80 likes | 211 Views
Cross-Lingual IR. Salim Roukos IBM T. J. Watson Research Center 9/11/02. Assumptions for 2010 (Asilomar Report). 1 TB Mem, 1000 TB disk, 1B users, 1T devices=> 1b servers self-managing, very secure, and very reliable Auto-x: install, heal, adaptive, auto-tuning wizard
E N D
Cross-Lingual IR Salim RoukosIBM T. J. Watson Research Center 9/11/02
Assumptions for 2010 (Asilomar Report) • 1 TB Mem, 1000 TB disk, 1B users, • 1T devices=> 1b servers • self-managing, very secure, and very reliable • Auto-x: install, heal, adaptive, auto-tuning wizard • Information discovery: metadata for describing schema, cast operations • Federation across 1k, 1m databases • "Find the average enterprise-wide employee salary.“ • "Are there any really good Italian restaurants within 5 miles of where I live?"
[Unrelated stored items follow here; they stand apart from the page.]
[config.mk]
export PLATFORM = sky130hd
export DESIGN_NAME = pipeline_controller
export DESIGN_NICKNAME = d
export VERILOG_FILES = /design/src/rtl/pipeline_pkg.sv /design/src/rtl/sat_counter.sv /design/src/rtl/pipeline_controller.sv
export SDC_FILE = /design/constraint.sdc
export NUM_CORES = 1
export LEC_CHECK = 0
export CAP_MARGIN = 20
export CORE_AREA = 4 4 41 43
export CTS_BUF_LIST = sky130_fd_sc_hd__clkbuf_4 sky130_fd_sc_hd__clkbuf_8 sky130_fd_sc_hd__clkbuf_16
export DETAILED_ROUTE_END_ITERATION = 16
export DIE_AREA = 0 0 45 47
export PLACE_DENSITY = 0.46
export SYNTH_ARGS = -nofsm -noshare
export SYNTH_HDL_FRONTEND = slang
export SYNTH_SLANG_ARGS = --single-unit
export TNS_END_PERCENT = 30
[constraint.sdc]
create_clock -name clk -period 1.5 [get_ports clk]
set_input_delay 0.15 -clock clk [delete_from_list [all_inputs] [get_ports clk]]
set_output_delay 0.15 -clock clk [all_outputs]
set_load 0.02 [all_outputs]
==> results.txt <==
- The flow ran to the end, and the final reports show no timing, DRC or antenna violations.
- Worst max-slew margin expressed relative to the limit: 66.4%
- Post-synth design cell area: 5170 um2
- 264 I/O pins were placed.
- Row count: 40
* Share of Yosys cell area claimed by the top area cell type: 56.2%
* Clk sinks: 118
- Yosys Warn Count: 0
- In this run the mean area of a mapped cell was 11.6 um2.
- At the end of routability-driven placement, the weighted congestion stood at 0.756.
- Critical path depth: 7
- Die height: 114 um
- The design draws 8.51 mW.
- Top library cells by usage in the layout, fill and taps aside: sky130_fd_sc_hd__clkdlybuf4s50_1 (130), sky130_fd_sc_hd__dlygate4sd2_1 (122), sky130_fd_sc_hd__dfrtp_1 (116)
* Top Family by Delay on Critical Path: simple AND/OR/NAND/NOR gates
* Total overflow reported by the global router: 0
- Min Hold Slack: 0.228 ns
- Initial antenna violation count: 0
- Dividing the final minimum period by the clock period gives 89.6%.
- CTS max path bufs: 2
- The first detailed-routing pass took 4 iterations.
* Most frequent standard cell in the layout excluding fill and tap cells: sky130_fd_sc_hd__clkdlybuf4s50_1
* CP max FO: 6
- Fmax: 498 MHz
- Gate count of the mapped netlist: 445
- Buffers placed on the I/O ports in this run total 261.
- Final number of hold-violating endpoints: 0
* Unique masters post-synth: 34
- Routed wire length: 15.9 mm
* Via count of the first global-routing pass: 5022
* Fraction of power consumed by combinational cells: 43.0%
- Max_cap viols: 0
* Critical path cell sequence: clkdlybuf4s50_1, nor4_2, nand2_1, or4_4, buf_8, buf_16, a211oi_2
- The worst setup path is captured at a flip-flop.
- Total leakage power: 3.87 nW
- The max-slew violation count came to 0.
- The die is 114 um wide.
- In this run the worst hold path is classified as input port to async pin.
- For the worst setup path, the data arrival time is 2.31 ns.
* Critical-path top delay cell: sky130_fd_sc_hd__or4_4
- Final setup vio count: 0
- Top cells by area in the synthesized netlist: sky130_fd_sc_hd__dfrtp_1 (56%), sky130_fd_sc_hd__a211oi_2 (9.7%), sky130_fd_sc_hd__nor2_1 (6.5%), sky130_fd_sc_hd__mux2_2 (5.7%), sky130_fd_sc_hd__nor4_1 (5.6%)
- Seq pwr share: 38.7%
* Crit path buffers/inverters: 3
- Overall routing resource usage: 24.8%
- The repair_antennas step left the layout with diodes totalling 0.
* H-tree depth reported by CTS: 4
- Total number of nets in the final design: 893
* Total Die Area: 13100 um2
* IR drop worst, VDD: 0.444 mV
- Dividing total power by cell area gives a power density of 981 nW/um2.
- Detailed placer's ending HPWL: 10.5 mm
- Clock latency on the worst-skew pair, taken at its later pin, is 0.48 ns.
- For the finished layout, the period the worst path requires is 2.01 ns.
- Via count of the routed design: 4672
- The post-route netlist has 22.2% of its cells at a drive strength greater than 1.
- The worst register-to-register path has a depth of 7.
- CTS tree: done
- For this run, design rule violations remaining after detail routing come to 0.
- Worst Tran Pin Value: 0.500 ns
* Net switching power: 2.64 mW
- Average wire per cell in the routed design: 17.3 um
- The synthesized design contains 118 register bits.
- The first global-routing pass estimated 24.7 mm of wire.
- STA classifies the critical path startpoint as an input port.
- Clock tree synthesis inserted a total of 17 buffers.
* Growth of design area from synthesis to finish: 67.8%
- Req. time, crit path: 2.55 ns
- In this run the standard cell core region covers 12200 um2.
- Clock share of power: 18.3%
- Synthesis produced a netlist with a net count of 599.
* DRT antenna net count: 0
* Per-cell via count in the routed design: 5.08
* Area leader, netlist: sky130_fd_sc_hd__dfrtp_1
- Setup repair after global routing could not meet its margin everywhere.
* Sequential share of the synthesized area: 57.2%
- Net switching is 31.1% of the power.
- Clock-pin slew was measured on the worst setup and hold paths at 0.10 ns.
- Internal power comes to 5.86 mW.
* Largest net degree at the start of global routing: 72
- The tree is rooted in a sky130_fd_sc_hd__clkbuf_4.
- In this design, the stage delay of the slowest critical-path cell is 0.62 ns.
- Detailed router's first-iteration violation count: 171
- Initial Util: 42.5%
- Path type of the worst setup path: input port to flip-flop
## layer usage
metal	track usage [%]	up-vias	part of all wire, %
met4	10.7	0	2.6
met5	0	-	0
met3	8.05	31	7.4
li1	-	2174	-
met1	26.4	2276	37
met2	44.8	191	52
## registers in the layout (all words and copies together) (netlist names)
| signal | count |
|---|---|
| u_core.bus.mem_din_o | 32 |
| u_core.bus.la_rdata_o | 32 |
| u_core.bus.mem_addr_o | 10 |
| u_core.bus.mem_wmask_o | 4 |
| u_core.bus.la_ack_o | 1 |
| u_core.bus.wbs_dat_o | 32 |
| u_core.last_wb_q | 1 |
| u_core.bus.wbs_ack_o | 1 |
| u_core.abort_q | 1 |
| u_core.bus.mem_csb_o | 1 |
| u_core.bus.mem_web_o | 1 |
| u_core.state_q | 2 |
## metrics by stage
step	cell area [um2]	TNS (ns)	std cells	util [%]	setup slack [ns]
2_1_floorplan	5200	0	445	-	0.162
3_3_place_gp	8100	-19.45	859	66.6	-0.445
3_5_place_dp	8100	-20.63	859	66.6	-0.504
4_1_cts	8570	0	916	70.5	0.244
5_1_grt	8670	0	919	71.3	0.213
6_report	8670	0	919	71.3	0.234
==> config.mk <==
export PLATFORM = sky130hd
export DESIGN_NAME = bcd_display_sequencer
export DESIGN_NICKNAME = d
export VERILOG_FILES = /design/src/rtl/bcd_display_sequencer_pkg.sv /design/src/rtl/bcd_display_sequencer_add3_row.sv /design/src/rtl/bcd_display_sequencer.sv
export SDC_FILE = /design/constraint.sdc
export NUM_CORES = 1
export LEC_CHECK = 0
export CORE_MARGIN = 4
export CORE_UTILIZATION = 54
export CTS_BUF_LIST = sky130_fd_sc_hd__clkbuf_4 sky130_fd_sc_hd__clkbuf_8
export CTS_CLUSTER_SIZE = 30
export DETAILED_ROUTE_END_ITERATION = 8
export PLACE_DENSITY = 0.78
export SYNTH_ARGS = -nofsm -noshare
export SYNTH_HDL_FRONTEND = slang
export SYNTH_SLANG_ARGS = --single-unit
==> constraint.sdc <==
create_clock -name clock -period 1.7 [get_ports clock]
set_input_delay 0.34 -clock clock [delete_from_list [all_inputs] [get_ports clock]]
set_output_delay 0.34 -clock clock [all_outputs]
set_load 0.05 [all_outputs]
Exploit multilingualinformation streams ………. ………. ……… ………. ………. ………. ……… ………. ………. ………. ……… ………. ………. ………. ……… ………. ………. ………. ……… ………. ………. ………. ……… ………. ………. ………. ……… ………. ………. ………. ……… ………. ………. ………. ……… ………. ………. ………. ……… ………. ………. ………. ……… ………. ………. ………. ……… ………. ………. ………. ……… ………. ………. ………. ……… ………. ………. ………. ……… ………. ………. ………. ……… ………. ………. ………. ……… ………. ………. ………. ……… ………. ………. ………. ……… ………. ………. ………. ……… ………. ………. ………. ……… ………. ………. ………. ……… ………. ………. ………. ……… ………. ………. ………. ……… ………. ………. ………. ……… ………. ………. ………. ……… ………. ………. ………. ……… ………. ………. ………. ……… ………. ………. ………. ……… ………. ………. ………. ……… ………. ………. ………. ……… ………. ………. ………. ……… ………. ………. ………. ……… ………. ………. ………. ……… ………. ………. ………. ……… ………. ………. ………. ……… ………. ………. ………. ……… ………. ………. ………. ……… ………. ………. ………. ……… ………. ………. ………. ……… ………. ………. ………. ……… ………. ………. ………. ……… ………. ………. ………. ……… ………. ………. ………. ……… ………. ………. ………. ……… ………. ………. ………. ……… ………. ………. ………. ……… ………. ………. ………. ……… ………. • - Xinhua • - SDA • AFP • AP • ... - Parallel vs comparable documents - Build Translingual search
X-lingual Retrieval: xxx Docs English Docs French Docs Chinese Docs online E => X MT E => C MT X => E MT “English” for gisting Query English Ranked Docs IR scoring Chinese Caveat: Machine Translation isn’t perfect and queries tend to be short.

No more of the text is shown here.